WHAT IS NEEDED: For every line below, set down an identical copy.

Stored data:
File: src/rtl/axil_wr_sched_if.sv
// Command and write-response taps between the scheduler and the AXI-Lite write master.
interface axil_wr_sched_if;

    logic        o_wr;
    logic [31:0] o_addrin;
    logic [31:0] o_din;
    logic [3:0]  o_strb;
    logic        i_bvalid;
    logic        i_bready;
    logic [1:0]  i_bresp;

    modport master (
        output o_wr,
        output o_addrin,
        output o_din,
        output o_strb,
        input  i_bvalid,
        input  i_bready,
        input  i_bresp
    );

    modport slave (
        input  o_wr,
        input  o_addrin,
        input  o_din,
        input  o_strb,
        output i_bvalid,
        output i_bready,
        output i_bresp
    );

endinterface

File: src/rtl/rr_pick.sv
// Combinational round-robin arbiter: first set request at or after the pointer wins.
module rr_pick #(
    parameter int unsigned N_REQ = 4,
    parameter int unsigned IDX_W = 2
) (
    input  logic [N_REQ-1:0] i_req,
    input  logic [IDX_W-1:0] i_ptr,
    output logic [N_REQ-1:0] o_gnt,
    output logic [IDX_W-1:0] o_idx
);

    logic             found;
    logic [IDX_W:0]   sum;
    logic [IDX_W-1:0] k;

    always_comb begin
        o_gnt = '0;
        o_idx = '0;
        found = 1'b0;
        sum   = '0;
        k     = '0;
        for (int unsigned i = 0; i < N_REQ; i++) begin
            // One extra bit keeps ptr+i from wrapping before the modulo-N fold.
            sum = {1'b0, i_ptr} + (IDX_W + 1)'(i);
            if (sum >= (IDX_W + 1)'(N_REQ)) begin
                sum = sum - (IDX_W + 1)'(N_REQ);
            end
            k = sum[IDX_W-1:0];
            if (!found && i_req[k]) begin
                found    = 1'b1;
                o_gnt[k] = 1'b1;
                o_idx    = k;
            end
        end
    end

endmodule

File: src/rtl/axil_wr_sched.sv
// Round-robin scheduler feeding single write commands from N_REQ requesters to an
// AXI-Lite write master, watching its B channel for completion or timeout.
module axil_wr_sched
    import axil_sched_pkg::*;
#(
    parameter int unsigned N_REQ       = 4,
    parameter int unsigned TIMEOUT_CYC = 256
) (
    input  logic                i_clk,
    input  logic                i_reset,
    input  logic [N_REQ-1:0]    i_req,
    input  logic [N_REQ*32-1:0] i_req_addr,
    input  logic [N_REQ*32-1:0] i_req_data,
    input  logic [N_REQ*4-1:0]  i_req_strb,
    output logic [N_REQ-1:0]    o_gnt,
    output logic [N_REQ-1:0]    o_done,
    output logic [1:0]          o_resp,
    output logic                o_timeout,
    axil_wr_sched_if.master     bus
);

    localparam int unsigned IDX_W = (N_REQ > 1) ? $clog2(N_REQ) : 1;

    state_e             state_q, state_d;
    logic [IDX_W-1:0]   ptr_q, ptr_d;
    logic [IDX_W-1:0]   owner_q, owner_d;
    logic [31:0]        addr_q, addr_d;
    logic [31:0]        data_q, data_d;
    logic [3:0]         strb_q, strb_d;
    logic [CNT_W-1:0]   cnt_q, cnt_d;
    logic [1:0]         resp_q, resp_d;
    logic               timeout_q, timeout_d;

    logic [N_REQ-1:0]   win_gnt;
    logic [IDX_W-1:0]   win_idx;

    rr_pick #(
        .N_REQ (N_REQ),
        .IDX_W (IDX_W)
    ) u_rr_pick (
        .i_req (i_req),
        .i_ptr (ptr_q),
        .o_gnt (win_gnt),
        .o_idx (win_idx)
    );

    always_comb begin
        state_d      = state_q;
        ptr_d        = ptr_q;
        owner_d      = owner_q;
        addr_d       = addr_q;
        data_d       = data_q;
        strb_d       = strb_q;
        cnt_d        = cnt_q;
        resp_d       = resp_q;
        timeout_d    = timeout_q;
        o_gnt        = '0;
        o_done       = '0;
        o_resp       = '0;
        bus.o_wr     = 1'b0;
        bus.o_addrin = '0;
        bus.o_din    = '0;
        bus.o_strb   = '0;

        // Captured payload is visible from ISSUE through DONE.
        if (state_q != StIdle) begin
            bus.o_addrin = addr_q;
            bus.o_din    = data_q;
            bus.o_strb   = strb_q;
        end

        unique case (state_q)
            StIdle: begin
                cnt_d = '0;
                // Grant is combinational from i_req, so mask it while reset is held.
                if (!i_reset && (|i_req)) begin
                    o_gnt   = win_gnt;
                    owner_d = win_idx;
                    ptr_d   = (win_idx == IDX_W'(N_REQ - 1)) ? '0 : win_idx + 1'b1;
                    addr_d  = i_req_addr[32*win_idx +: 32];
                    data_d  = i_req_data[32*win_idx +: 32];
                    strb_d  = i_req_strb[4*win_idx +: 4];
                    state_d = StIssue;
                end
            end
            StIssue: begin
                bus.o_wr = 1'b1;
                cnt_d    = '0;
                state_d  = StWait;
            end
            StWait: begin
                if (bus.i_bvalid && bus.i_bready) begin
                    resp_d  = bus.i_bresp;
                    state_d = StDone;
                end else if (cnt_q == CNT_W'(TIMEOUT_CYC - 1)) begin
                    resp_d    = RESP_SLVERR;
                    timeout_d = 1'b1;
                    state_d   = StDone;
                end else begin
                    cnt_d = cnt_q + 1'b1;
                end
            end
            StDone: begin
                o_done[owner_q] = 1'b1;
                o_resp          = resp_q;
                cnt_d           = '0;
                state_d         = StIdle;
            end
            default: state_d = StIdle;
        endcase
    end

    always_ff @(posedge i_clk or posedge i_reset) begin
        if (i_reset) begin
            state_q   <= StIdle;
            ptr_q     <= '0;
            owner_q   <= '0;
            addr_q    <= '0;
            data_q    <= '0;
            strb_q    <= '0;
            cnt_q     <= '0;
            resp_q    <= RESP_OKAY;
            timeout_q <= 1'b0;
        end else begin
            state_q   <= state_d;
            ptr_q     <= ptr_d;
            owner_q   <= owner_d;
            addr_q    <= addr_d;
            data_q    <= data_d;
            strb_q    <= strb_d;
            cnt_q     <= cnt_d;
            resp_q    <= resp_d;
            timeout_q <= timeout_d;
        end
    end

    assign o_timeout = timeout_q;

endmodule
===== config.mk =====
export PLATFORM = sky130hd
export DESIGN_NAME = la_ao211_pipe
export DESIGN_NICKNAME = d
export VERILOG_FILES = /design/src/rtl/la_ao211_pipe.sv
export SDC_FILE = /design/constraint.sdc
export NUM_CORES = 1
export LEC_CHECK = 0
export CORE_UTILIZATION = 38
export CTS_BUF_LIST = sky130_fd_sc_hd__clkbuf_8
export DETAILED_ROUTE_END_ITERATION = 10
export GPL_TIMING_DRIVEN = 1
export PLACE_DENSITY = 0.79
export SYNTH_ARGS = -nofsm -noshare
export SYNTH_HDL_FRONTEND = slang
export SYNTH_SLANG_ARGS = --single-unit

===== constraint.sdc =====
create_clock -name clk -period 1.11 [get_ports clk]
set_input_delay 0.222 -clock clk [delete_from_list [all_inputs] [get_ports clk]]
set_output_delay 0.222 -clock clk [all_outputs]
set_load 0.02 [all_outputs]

OUTPUT OF THE EXERCISE:
File: src/rtl/axil_wr_sched_if.sv
// Command and write-response taps between the scheduler and the AXI-Lite write master.
interface axil_wr_sched_if;

    logic        o_wr;
    logic [31:0] o_addrin;
    logic [31:0] o_din;
    logic [3:0]  o_strb;
    logic        i_bvalid;
    logic        i_bready;
    logic [1:0]  i_bresp;

    modport master (
        output o_wr,
        output o_addrin,
        output o_din,
        output o_strb,
        input  i_bvalid,
        input  i_bready,
        input  i_bresp
    );

    modport slave (
        input  o_wr,
        input  o_addrin,
        input  o_din,
        input  o_strb,
        output i_bvalid,
        output i_bready,
        output i_bresp
    );

endinterface

File: src/rtl/rr_pick.sv
// Combinational round-robin arbiter: first set request at or after the pointer wins.
module rr_pick #(
    parameter int unsigned N_REQ = 4,
    parameter int unsigned IDX_W = 2
) (
    input  logic [N_REQ-1:0] i_req,
    input  logic [IDX_W-1:0] i_ptr,
    output logic [N_REQ-1:0] o_gnt,
    output logic [IDX_W-1:0] o_idx
);

    logic             found;
    logic [IDX_W:0]   sum;
    logic [IDX_W-1:0] k;

    always_comb begin
        o_gnt = '0;
        o_idx = '0;
        found = 1'b0;
        sum   = '0;
        k     = '0;
        for (int unsigned i = 0; i < N_REQ; i++) begin
            // One extra bit keeps ptr+i from wrapping before the modulo-N fold.
            sum = {1'b0, i_ptr} + (IDX_W + 1)'(i);
            if (sum >= (IDX_W + 1)'(N_REQ)) begin
                sum = sum - (IDX_W + 1)'(N_REQ);
            end
            k = sum[IDX_W-1:0];
            if (!found && i_req[k]) begin
                found    = 1'b1;
                o_gnt[k] = 1'b1;
                o_idx    = k;
            end
        end
    end

endmodule

File: src/rtl/axil_wr_sched.sv
// Round-robin scheduler feeding single write commands from N_REQ requesters to an
// AXI-Lite write master, watching its B channel for completion or timeout.
module axil_wr_sched
    import axil_sched_pkg::*;
#(
    parameter int unsigned N_REQ       = 4,
    parameter int unsigned TIMEOUT_CYC = 256
) (
    input  logic                i_clk,
    input  logic                i_reset,
    input  logic [N_REQ-1:0]    i_req,
    input  logic [N_REQ*32-1:0] i_req_addr,
    input  logic [N_REQ*32-1:0] i_req_data,
    input  logic [N_REQ*4-1:0]  i_req_strb,
    output logic [N_REQ-1:0]    o_gnt,
    output logic [N_REQ-1:0]    o_done,
    output logic [1:0]          o_resp,
    output logic                o_timeout,
    axil_wr_sched_if.master     bus
);

    localparam int unsigned IDX_W = (N_REQ > 1) ? $clog2(N_REQ) : 1;

    state_e             state_q, state_d;
    logic [IDX_W-1:0]   ptr_q, ptr_d;
    logic [IDX_W-1:0]   owner_q, owner_d;
    logic [31:0]        addr_q, addr_d;
    logic [31:0]        data_q, data_d;
    logic [3:0]         strb_q, strb_d;
    logic [CNT_W-1:0]   cnt_q, cnt_d;
    logic [1:0]         resp_q, resp_d;
    logic               timeout_q, timeout_d;

    logic [N_REQ-1:0]   win_gnt;
    logic [IDX_W-1:0]   win_idx;

    rr_pick #(
        .N_REQ (N_REQ),
        .IDX_W (IDX_W)
    ) u_rr_pick (
        .i_req (i_req),
        .i_ptr (ptr_q),
        .o_gnt (win_gnt),
        .o_idx (win_idx)
    );

    always_comb begin
        state_d      = state_q;
        ptr_d        = ptr_q;
        owner_d      = owner_q;
        addr_d       = addr_q;
        data_d       = data_q;
        strb_d       = strb_q;
        cnt_d        = cnt_q;
        resp_d       = resp_q;
        timeout_d    = timeout_q;
        o_gnt        = '0;
        o_done       = '0;
        o_resp       = '0;
        bus.o_wr     = 1'b0;
        bus.o_addrin = '0;
        bus.o_din    = '0;
        bus.o_strb   = '0;

        // Captured payload is visible from ISSUE through DONE.
        if (state_q != StIdle) begin
            bus.o_addrin = addr_q;
            bus.o_din    = data_q;
            bus.o_strb   = strb_q;
        end

        unique case (state_q)
            StIdle: begin
                cnt_d = '0;
                // Grant is combinational from i_req, so mask it while reset is held.
                if (!i_reset && (|i_req)) begin
                    o_gnt   = win_gnt;
                    owner_d = win_idx;
                    ptr_d   = (win_idx == IDX_W'(N_REQ - 1)) ? '0 : win_idx + 1'b1;
                    addr_d  = i_req_addr[32*win_idx +: 32];
                    data_d  = i_req_data[32*win_idx +: 32];
                    strb_d  = i_req_strb[4*win_idx +: 4];
                    state_d = StIssue;
                end
            end
            StIssue: begin
                bus.o_wr = 1'b1;
                cnt_d    = '0;
                state_d  = StWait;
            end
            StWait: begin
                if (bus.i_bvalid && bus.i_bready) begin
                    resp_d  = bus.i_bresp;
                    state_d = StDone;
                end else if (cnt_q == CNT_W'(TIMEOUT_CYC - 1)) begin
                    resp_d    = RESP_SLVERR;
                    timeout_d = 1'b1;
                    state_d   = StDone;
                end else begin
                    cnt_d = cnt_q + 1'b1;
                end
            end
            StDone: begin
                o_done[owner_q] = 1'b1;
                o_resp          = resp_q;
                cnt_d           = '0;
                state_d         = StIdle;
            end
            default: state_d = StIdle;
        endcase
    end

    always_ff @(posedge i_clk or posedge i_reset) begin
        if (i_reset) begin
            state_q   <= StIdle;
            ptr_q     <= '0;
            owner_q   <= '0;
            addr_q    <= '0;
            data_q    <= '0;
            strb_q    <= '0;
            cnt_q     <= '0;
            resp_q    <= RESP_OKAY;
            timeout_q <= 1'b0;
        end else begin
            state_q   <= state_d;
            ptr_q     <= ptr_d;
            owner_q   <= owner_d;
            addr_q    <= addr_d;
            data_q    <= data_d;
            strb_q    <= strb_d;
            cnt_q     <= cnt_d;
            resp_q    <= resp_d;
            timeout_q <= timeout_d;
        end
    end

    assign o_timeout = timeout_q;

endmodule
===== config.mk =====
export PLATFORM = sky130hd
export DESIGN_NAME = la_ao211_pipe
export DESIGN_NICKNAME = d
export VERILOG_FILES = /design/src/rtl/la_ao211_pipe.sv
export SDC_FILE = /design/constraint.sdc
export NUM_CORES = 1
export LEC_CHECK = 0
export CORE_UTILIZATION = 38
export CTS_BUF_LIST = sky130_fd_sc_hd__clkbuf_8
export DETAILED_ROUTE_END_ITERATION = 10
export GPL_TIMING_DRIVEN = 1
export PLACE_DENSITY = 0.79
export SYNTH_ARGS = -nofsm -noshare
export SYNTH_HDL_FRONTEND = slang
export SYNTH_SLANG_ARGS = --single-unit

===== constraint.sdc =====
create_clock -name clk -period 1.11 [get_ports clk]
set_input_delay 0.222 -clock clk [delete_from_list [all_inputs] [get_ports clk]]
set_output_delay 0.222 -clock clk [all_outputs]
set_load 0.02 [all_outputs]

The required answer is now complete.